Von Jahr zu Jahr scheint der Aufwand größer, den man in Oberhausen betreibt, um alle Daseinsformen des Kurzfilms – die Kunstwelt spricht von „Dispositiven“ – einzuschließen. Nicht weniger als 600 Filme wurden dieses Jahr on- und offline gezeigt. Schon früh integrierte das Festival das Musikvideo. Die deutsch-polnische Animationsfilm-Veteranin Mariola Brillowska hätte mit ihrem wunderbaren Kleinod „Wann hast du das letzte Mal Blumen betrachtet“ auch einen Platz im Hauptwettbewerb verdient.

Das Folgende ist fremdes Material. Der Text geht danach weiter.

--- config.mk ---
export PLATFORM = sky130hd
export DESIGN_NAME = rtti_cfg
export DESIGN_NICKNAME = d
export VERILOG_FILES = /design/src/rtl/core/rtti_pkg.sv /design/src/rtl/core/rtti_cfg.sv
export SDC_FILE = /design/constraint.sdc
export NUM_CORES = 1
export LEC_CHECK = 0
export BUFFER_PORTS_ARGS = -buffer_cell sky130_fd_sc_hd__buf_2
export CORE_ASPECT_RATIO = 1.25
export CORE_MARGIN = 1
export CORE_UTILIZATION = 53
export DETAILED_ROUTE_END_ITERATION = 6
export PLACE_DENSITY_LB_ADDON = 0.2
export SYNTH_ARGS = -nofsm -noshare
export SYNTH_HDL_FRONTEND = slang
export SYNTH_SLANG_ARGS = --single-unit
export TNS_END_PERCENT = 1
--- constraint.sdc ---
create_clock -name clk -period 7 [get_ports clk]
set_input_delay 0.7 -clock clk [delete_from_list [all_inputs] [get_ports clk]]
set_output_delay 0.7 -clock clk [all_outputs]
set_load 0.03 [all_outputs]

Aus Hannah Wiker Wikströms „Weathering Heights“. Foto: Wikström
Aus Hannah Wiker Wikströms „Weathering Heights“. © Wikström

Eine Sternstunde des Festivals war die Retrospektive des Mülheimer Dokumentaristen Rainer Komers. 1980 gewann er in Oberhausen den Kritikerpreis mit „Zigeuner in Duisburg“ der jetzt das Festival eröffnete. Die Vertreibung der Protagonisten von einem Platz in Duisburg gibt mehreren Generationen Gelegenheit, vom Erlittenen der Vergangenheit zu erzählen. Am Anfang eines fast fünfzigjährigen Schaffens zeigt sich Komers bereits im Besitz einer Filmsprache, die ihn über die Jahre zu einem Poeten des Wirklichen werden ließ.

Aus der Notwendigkeit, mit einem geringen Drehverhältnis auszukommen, entstehen reduzierte und doch großzügige Porträt-Einstellungen, die den Dargestellten Raum und Würde geben. Wie kein anderes Medium vermag der Kurzfilm, Zeit zu destillieren – und an Wunden zu erinnern, die sich nicht von selber schließen.